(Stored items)
——————
==> config.mk <==
export PLATFORM = sky130hd
export DESIGN_NAME = led_cube_stream_loader_flat
export DESIGN_NICKNAME = d
export VERILOG_FILES = /design/src/rtl/led_cube_stream_pkg.sv /design/src/rtl/led_cube_stream_loader_if.sv /design/src/rtl/led_cube_frame_ram.sv /design/src/rtl/led_cube_stream_loader.sv /design/src/flat_wrapper.sv
export SDC_FILE = /design/constraint.sdc
export NUM_CORES = 2
export LEC_CHECK = 0
export CAP_MARGIN = 20
export CORE_AREA = 3 3 788 476
export DETAILED_ROUTE_END_ITERATION = 6
export DIE_AREA = 0 0 791 479
export GPL_TIMING_DRIVEN = 1
export HOLD_SLACK_MARGIN = 0.15
export MAX_ROUTING_LAYER = met4
export SYNTH_ARGS = -nofsm -noshare
export SYNTH_HDL_FRONTEND = slang
export SYNTH_SLANG_ARGS = --single-unit
export TNS_END_PERCENT = 100
==> constraint.sdc <==
create_clock -name clk -period 7.45 [get_ports clk]
set_input_delay 1.49 -clock clk [delete_from_list [all_inputs] [get_ports clk]]
set_output_delay 1.49 -clock clk [all_outputs]
set_load 0.005 [all_outputs]
==> src/rtl/led_cube_stream_pkg.sv <==
// rtl/led_cube_stream_pkg.sv - frame geometry, derived widths and loader state type
package led_cube_stream_pkg;

    localparam int FRAME_BYTES = 64;
    localparam int NUM_FRAMES  = 8;
    localparam int BYTE_W      = $clog2(FRAME_BYTES);
    localparam int SLOT_W      = $clog2(NUM_FRAMES);
    localparam int ADDR_W      = $clog2(FRAME_BYTES * NUM_FRAMES);
    localparam int COUNT_W     = $clog2(NUM_FRAMES + 1);

    typedef enum logic [1:0] {
        IDLE,
        FILL,
        COMMIT
    } loader_state_t;

endpackage

==> src/rtl/led_cube_stream_loader_if.sv <==
// rtl/led_cube_stream_loader_if.sv - byte stream, head-frame read and ring status bundle
interface led_cube_stream_loader_if;
    import led_cube_stream_pkg::*;

    logic               in_valid;
    logic               in_sof;
    logic [7:0]         in_data;
    logic               in_ready;
    logic [BYTE_W-1:0]  rd_addr;
    logic [7:0]         rd_data;
    logic               frame_avail;
    logic [SLOT_W-1:0]  rd_slot;
    logic               frame_release;
    logic [COUNT_W-1:0] frame_count;
    logic               sync_err;
    logic               release_err;

    modport master (
        output in_valid, in_sof, in_data, rd_addr, frame_release,
        input  in_ready, rd_data, frame_avail, rd_slot, frame_count, sync_err, release_err
    );

    modport slave (
        input  in_valid, in_sof, in_data, rd_addr, frame_release,
        output in_ready, rd_data, frame_avail, rd_slot, frame_count, sync_err, release_err
    );

endinterface

==> src/rtl/led_cube_frame_ram.sv <==
// rtl/led_cube_frame_ram.sv - simple dual-port frame ring storage, sync write, registered read
module led_cube_frame_ram
    import led_cube_stream_pkg::*;
(
    input  logic              clk,
    input  logic              rst,
    input  logic              we,
    input  logic [ADDR_W-1:0] waddr,
    input  logic [7:0]        wdata,
    input  logic [ADDR_W-1:0] raddr,
    output logic [7:0]        rd_data
);

    logic [7:0] mem [0:(1 << ADDR_W) - 1];

    // Only the output register is reset; array contents are left alone for block RAM mapping.
    always_ff @(posedge clk) begin
        if (we) begin
            mem[waddr] <= wdata;
        end
        if (rst) begin
            rd_data <= '0;
        end else begin
            rd_data <= mem[raddr];
        end
    end

endmodule

==> src/rtl/led_cube_stream_loader.sv <==
// rtl/led_cube_stream_loader.sv - assembles stream bytes into frames and commits them to the ring
module led_cube_stream_loader
    import led_cube_stream_pkg::*;
#(
    parameter int BYTE_TIMEOUT = 100000
) (
    input  logic                     clk,
    input  logic                     rst,
    led_cube_stream_loader_if.slave  bus
);

    localparam int                 TIMER_W    = $clog2(BYTE_TIMEOUT + 1);
    localparam logic [TIMER_W-1:0] TIMER_LAST = TIMER_W'(BYTE_TIMEOUT - 1);
    localparam logic [BYTE_W-1:0]  BYTE_LAST  = BYTE_W'(FRAME_BYTES - 1);
    localparam logic [COUNT_W-1:0] FULL_COUNT = COUNT_W'(NUM_FRAMES);

    loader_state_t      state;
    logic [SLOT_W-1:0]  wr_ptr;
    logic [SLOT_W-1:0]  rd_ptr;
    logic [BYTE_W-1:0]  byte_cnt;
    logic [TIMER_W-1:0] timer;
    logic [COUNT_W-1:0] frame_count;
    logic               sync_err;
    logic               release_err;

    logic               xfer;
    logic               ram_we;
    logic [BYTE_W-1:0]  wr_byte;
    logic               commit;
    logic               release_ok;

    assign bus.in_ready = !rst && (state != COMMIT) && (frame_count < FULL_COUNT);
    assign xfer         = bus.in_valid && bus.in_ready;
    assign ram_we       = xfer && ((state == FILL) || bus.in_sof);
    assign wr_byte      = bus.in_sof ? '0 : byte_cnt;
    assign commit       = (state == COMMIT);
    assign release_ok   = bus.frame_release && (frame_count != '0);

    assign bus.frame_count = frame_count;
    assign bus.frame_avail = (frame_count != '0);
    assign bus.rd_slot     = rd_ptr;
    assign bus.sync_err    = sync_err;
    assign bus.release_err = release_err;

    always_ff @(posedge clk) begin
        if (rst) begin
            state       <= IDLE;
            wr_ptr      <= '0;
            rd_ptr      <= '0;
            byte_cnt    <= '0;
            timer       <= '0;
            frame_count <= '0;
            sync_err    <= 1'b0;
            release_err <= 1'b0;
        end else begin
            sync_err    <= 1'b0;
            release_err <= bus.frame_release && (frame_count == '0);

            case (state)
                IDLE: begin
                    if (xfer) begin
                        if (bus.in_sof) begin
                            byte_cnt <= BYTE_W'(1);
                            timer    <= '0;
                            state    <= FILL;
                        end else begin
                            sync_err <= 1'b1;
                        end
                    end
                end
                FILL: begin
                    if (xfer) begin
                        timer <= '0;
                        if (bus.in_sof) begin
                            // Early SOF: resynchronise onto the new frame in the same slot.
                            sync_err <= 1'b1;
                            byte_cnt <= BYTE_W'(1);
                        end else begin
                            byte_cnt <= byte_cnt + BYTE_W'(1);
                            if (byte_cnt == BYTE_LAST) begin
                                state <= COMMIT;
                            end
                        end
                    end else if (timer == TIMER_LAST) begin
                        sync_err <= 1'b1;
                        timer    <= '0;
                        state    <= IDLE;
                    end else begin
                        timer <= timer + TIMER_W'(1);
                    end
                end
                COMMIT: begin
                    wr_ptr   <= wr_ptr + SLOT_W'(1);
                    byte_cnt <= '0;
                    state    <= IDLE;
                end
                default: state <= IDLE;
            endcase

            if (release_ok) begin
                rd_ptr <= rd_ptr + SLOT_W'(1);
            end

            case ({commit, release_ok})
                2'b10:   frame_count <= frame_count + COUNT_W'(1);
                2'b01:   frame_count <= frame_count - COUNT_W'(1);
                default: frame_count <= frame_count;
            endcase
        end
    end

    led_cube_frame_ram u_ram (
        .clk     (clk),
        .rst     (rst),
        .we      (ram_we),
        .waddr   ({wr_ptr, wr_byte}),
        .wdata   (bus.in_data),
        .raddr   ({rd_ptr, bus.rd_addr}),
        .rd_data (bus.rd_data)
    );

endmodule

==> src/flat_wrapper.sv <==
// flat-port wrapper written by rule: the top's interface ports become plain ports
module led_cube_stream_loader_flat import led_cube_stream_pkg::*;
#(
    parameter int BYTE_TIMEOUT = 100000
)
  (clk, rst, bus_in_valid, bus_in_sof, bus_in_data, bus_rd_addr, bus_frame_release, bus_in_ready, bus_rd_data, bus_frame_avail, bus_rd_slot, bus_frame_count, bus_sync_err, bus_release_err);
  led_cube_stream_loader_if bus_i ();
  input  logic clk;
  input  logic rst;
  input wire logic [$bits(bus_i.in_valid)-1:0] bus_in_valid;
  input wire logic [$bits(bus_i.in_sof)-1:0] bus_in_sof;
  input wire logic [$bits(bus_i.in_data)-1:0] bus_in_data;
  input wire logic [$bits(bus_i.rd_addr)-1:0] bus_rd_addr;
  input wire logic [$bits(bus_i.frame_release)-1:0] bus_frame_release;
  output wire logic [$bits(bus_i.in_ready)-1:0] bus_in_ready;
  output wire logic [$bits(bus_i.rd_data)-1:0] bus_rd_data;
  output wire logic [$bits(bus_i.frame_avail)-1:0] bus_frame_avail;
  output wire logic [$bits(bus_i.rd_slot)-1:0] bus_rd_slot;
  output wire logic [$bits(bus_i.frame_count)-1:0] bus_frame_count;
  output wire logic [$bits(bus_i.sync_err)-1:0] bus_sync_err;
  output wire logic [$bits(bus_i.release_err)-1:0] bus_release_err;
  assign bus_i.in_valid = bus_in_valid;
  assign bus_i.in_sof = bus_in_sof;
  assign bus_i.in_data = bus_in_data;
  assign bus_i.rd_addr = bus_rd_addr;
  assign bus_i.frame_release = bus_frame_release;
  assign bus_in_ready = bus_i.in_ready;
  assign bus_rd_data = bus_i.rd_data;
  assign bus_frame_avail = bus_i.frame_avail;
  assign bus_rd_slot = bus_i.rd_slot;
  assign bus_frame_count = bus_i.frame_count;
  assign bus_sync_err = bus_i.sync_err;
  assign bus_release_err = bus_i.release_err;
  led_cube_stream_loader #(.BYTE_TIMEOUT(BYTE_TIMEOUT)) u_core (.clk(clk), .rst(rst), .bus(bus_i));
endmodule
; Yosys cells after proc, flatten, opt, wreduce, memory -nomap -nowiden
; Memories as Yosys holds them, arrays and structs flattened. A register that Yosys moved wholly into a read port is not among the register bits.
; Index checks and enable logic that the tools add are counted.
[op_classes]
magnitude_cmp = 1
n_mux = 27
n_eq_ne = 13
n_reduce_logical = 17
add_sub_neg = 6
[ops]
columns = operator, count
row1 = $mux 17, 4
row2 = $pmux 17 s2, 1
row3 = $mux 6, 5
row4 = $pmux 6 s3, 1
row5 = $add 17x1->17 const B, 1
row6 = $eq 17x17->1 const B, 1
row7 = $mux 2, 6
row8 = $pmux 4 s2, 1
row9 = $mux 1, 7
row10 = $add 3x1->3 const B, 2
row11 = $add 6x1->6 const B, 1
row12 = $eq 6x6->1 const B, 1
row13 = $logic_and 1x1->1, 6
row14 = $ne 3x3->1 const B, 2
row15 = $reduce_and 5->1, 1
row16 = $add 4x1->4 const B, 1
row17 = $eq 2x1->1 const B, 2
row18 = $eq 2x2->1 const B, 2
row19 = $logic_not 4->1, 1
row20 = $lt 4x4->1 const B, 1
row21 = $ne 2x1->1 const B, 2
row22 = $ne 2x2->1 const B, 2
row23 = $pmux 2 s2, 1
row24 = $reduce_and 4->1, 1
row25 = 10 further kinds, 11
[totals]
n_memories = 1
output_inout_bits = 19
ram_bits = 4096
regBits = 37
[mem_list]
columns = memory, depth, width, read_ports, rd_ports_with_merged_regs, write_ports, line_no
row1 = u_core.u_ram.mem, 512, 8, 1, 1, 1, led_cube_frame_ram.sv:14  ; logic [7:0] mem [0:(1 << ADDR_W) - 1];

; Longest topological paths before layout
[logic_depth]
depth_word = 7
mapped_depth = 15
mapped_depth_nobuf = 10

; Cells and area by module
; A second synthesis with hierarchy kept.
[hier_totals]
hier_cells = 7948
area_unflattened_um2 = 162697.3
[modules_own_cells]
columns = mod, seq_area_each_um2, area_each_um2, instances, cells_per_inst
row1 = led_cube_frame_ram, 123158.1, 160544.0, 1, 7689
row2 = led_cube_stream_loader, 740.7, 2153.3, 1, 259

; Worst setup path after synthesis
; No wires, ideal clock.
[synth_path]
path_type = input to register
start = input bus_rd_addr[0]
end = register u_core.u_ram.rd_data[5], read port of u_core.u_ram.mem
n_path_buf = 4
required_ns = 7.323
path_stages = 9
t_arrival_ns = 3.763
setup_slack_ns = 3.560
path_cell_list = buf_6 > buf_12 > buf_6 > buf_2 > mux4_2 > mux4_2 > o22ai_1 > nor4_1 > or3_1
[synth_lines]
columns = item, line_no
row1 = "start, declared", flat_wrapper.sv:13  ; input wire logic [$bits(bus_i.rd_addr)-1:0] bus_rd_addr;
row2 = "end, declared", led_cube_frame_ram.sv:11  ; output logic [7:0] rd_data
——————
Instructions to follow: Extract every line containing the string "slave" from the data above.

Reply:
    modport slave (
    led_cube_stream_loader_if.slave  bus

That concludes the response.